## WORK ITEM
Single out the lines of the material that contain "gates" and copy them.
START EXERCISE INPUTS
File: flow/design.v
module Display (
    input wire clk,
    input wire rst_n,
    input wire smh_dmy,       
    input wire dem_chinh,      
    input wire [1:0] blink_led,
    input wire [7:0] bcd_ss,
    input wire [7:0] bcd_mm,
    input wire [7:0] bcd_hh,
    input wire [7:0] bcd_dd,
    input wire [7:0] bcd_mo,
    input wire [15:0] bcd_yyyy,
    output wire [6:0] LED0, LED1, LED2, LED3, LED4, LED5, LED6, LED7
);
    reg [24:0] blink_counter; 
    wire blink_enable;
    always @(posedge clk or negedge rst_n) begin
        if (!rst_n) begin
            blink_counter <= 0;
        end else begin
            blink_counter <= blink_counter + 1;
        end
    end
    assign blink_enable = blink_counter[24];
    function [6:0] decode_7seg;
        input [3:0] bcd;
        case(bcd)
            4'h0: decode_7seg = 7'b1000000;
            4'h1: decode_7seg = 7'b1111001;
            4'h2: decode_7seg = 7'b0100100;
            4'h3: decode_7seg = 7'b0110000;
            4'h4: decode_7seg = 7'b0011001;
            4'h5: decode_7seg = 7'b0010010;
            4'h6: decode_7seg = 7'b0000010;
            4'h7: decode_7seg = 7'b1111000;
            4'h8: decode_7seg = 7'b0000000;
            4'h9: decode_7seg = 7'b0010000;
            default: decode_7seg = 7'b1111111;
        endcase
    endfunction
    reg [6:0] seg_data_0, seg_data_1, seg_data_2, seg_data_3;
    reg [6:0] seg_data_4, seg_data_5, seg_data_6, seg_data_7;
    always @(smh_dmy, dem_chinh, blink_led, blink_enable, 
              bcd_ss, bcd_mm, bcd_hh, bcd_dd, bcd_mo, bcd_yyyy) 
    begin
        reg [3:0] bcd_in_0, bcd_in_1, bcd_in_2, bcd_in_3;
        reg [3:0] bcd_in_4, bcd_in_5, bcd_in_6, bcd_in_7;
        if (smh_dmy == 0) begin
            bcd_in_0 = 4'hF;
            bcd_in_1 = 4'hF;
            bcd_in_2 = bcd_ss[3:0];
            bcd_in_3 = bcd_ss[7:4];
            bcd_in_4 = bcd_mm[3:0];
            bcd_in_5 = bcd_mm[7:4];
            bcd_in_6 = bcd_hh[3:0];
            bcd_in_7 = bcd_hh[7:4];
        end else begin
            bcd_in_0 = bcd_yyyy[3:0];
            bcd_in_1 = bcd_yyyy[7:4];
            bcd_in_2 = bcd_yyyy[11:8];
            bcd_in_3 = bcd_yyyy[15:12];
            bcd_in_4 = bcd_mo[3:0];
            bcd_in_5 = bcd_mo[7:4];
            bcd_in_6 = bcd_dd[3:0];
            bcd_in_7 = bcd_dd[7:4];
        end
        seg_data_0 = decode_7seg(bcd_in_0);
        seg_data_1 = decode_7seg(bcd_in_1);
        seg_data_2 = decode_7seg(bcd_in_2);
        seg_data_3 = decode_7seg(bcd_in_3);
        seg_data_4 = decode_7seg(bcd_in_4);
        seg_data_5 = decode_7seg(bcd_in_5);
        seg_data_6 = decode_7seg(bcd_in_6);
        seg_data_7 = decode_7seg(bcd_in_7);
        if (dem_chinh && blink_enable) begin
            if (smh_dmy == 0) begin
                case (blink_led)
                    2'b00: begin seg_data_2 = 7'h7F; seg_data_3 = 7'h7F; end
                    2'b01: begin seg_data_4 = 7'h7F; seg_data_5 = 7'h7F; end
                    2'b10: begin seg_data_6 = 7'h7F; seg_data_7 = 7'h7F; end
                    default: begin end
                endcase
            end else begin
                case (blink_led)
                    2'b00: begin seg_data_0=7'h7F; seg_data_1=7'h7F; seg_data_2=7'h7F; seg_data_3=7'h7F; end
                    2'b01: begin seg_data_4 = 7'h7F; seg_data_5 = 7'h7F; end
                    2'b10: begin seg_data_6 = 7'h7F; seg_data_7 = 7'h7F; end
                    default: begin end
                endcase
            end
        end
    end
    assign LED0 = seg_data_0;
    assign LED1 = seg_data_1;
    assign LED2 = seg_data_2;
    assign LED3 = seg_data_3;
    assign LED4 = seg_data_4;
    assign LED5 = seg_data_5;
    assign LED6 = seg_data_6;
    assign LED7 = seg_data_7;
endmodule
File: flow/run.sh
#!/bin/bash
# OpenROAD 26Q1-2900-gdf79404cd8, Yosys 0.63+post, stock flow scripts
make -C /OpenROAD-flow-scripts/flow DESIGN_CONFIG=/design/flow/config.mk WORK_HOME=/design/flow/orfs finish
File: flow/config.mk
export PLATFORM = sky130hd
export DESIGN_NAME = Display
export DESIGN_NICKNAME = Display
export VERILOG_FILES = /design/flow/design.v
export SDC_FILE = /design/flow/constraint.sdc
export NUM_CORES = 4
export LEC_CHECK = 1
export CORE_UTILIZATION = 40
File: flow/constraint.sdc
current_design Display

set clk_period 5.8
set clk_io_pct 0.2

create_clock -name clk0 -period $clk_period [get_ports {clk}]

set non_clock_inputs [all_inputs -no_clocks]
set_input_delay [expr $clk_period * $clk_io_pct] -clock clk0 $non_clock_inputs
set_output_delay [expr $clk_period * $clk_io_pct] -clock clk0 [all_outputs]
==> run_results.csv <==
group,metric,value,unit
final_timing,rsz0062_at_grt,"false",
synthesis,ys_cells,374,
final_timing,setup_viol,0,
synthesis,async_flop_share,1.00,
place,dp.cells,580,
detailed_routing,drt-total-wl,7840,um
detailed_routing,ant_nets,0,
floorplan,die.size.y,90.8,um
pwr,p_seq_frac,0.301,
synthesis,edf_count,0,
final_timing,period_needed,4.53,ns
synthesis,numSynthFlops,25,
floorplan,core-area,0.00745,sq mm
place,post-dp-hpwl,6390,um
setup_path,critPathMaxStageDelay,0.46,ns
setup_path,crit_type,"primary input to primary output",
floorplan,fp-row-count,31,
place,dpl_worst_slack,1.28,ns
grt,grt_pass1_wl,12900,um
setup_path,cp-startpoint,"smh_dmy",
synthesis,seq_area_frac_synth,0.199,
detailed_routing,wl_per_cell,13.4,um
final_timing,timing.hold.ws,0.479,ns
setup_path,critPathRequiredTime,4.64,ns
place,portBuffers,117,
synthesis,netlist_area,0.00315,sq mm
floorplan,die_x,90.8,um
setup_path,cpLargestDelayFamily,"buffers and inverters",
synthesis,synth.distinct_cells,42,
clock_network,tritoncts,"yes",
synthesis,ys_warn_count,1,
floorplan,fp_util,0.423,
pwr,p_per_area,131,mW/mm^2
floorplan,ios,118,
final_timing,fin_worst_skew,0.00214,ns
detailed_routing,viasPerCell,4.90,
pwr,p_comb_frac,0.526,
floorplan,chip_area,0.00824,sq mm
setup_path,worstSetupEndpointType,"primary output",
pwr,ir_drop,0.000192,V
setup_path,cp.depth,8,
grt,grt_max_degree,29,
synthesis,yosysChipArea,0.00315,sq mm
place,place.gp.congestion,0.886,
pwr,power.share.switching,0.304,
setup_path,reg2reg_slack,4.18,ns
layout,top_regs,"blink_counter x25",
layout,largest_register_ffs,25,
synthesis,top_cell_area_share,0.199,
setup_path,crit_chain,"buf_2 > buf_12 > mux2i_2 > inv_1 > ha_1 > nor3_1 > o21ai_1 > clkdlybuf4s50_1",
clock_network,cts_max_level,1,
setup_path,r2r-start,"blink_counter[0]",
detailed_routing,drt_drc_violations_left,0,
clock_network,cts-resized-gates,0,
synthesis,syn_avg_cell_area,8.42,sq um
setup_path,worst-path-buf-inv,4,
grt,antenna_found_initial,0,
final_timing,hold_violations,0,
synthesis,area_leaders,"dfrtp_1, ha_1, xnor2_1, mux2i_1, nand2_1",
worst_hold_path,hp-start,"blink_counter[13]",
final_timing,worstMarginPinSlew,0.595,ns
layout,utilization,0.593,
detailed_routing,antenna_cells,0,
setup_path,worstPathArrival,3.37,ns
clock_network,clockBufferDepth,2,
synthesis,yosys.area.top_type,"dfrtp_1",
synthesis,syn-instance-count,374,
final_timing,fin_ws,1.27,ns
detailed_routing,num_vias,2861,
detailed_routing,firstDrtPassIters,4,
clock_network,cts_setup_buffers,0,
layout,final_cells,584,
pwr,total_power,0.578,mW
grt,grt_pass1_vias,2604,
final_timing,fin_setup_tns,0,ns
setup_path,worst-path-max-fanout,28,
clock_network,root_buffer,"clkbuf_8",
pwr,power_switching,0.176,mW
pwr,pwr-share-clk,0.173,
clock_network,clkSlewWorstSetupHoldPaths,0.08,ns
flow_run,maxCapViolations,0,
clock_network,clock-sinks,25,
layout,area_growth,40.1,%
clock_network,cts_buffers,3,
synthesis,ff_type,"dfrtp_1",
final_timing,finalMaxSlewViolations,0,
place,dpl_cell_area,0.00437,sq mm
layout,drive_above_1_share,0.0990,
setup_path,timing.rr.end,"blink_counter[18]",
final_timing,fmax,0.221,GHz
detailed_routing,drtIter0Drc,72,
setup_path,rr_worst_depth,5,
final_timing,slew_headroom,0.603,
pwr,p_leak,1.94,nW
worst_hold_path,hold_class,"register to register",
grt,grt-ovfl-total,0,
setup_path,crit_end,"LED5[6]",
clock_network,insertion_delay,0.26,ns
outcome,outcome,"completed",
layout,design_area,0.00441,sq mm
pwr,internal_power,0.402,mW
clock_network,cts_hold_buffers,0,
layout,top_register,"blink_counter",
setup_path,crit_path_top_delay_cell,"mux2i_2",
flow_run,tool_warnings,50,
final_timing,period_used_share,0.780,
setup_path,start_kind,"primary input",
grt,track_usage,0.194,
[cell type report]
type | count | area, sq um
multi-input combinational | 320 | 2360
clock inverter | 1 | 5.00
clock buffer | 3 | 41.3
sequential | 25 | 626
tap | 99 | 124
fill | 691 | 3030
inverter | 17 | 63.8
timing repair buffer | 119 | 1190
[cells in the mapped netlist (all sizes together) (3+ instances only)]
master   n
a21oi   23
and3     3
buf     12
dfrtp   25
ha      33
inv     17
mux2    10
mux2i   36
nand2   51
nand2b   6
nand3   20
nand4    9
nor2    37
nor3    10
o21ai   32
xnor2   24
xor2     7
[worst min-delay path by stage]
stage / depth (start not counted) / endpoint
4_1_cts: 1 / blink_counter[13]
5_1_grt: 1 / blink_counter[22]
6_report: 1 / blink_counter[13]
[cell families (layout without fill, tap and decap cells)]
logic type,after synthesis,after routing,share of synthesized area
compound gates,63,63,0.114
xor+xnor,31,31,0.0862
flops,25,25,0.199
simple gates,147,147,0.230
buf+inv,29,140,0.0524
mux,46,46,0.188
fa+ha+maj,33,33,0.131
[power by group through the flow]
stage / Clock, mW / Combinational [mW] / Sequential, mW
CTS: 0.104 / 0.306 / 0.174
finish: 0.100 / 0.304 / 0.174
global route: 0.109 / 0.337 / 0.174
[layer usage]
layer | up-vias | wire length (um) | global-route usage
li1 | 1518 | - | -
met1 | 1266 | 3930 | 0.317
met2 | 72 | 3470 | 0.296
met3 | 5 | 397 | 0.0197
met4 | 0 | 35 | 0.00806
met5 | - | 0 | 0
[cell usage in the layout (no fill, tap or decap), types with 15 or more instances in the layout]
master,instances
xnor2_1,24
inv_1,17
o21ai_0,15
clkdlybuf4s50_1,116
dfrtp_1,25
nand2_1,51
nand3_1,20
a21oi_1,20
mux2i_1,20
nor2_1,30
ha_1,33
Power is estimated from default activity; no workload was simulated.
END EXERCISE INPUTS
## RESPONSE TO THIS TASK
clock_network,cts-resized-gates,0,
compound gates,63,63,0.114
simple gates,147,147,0.230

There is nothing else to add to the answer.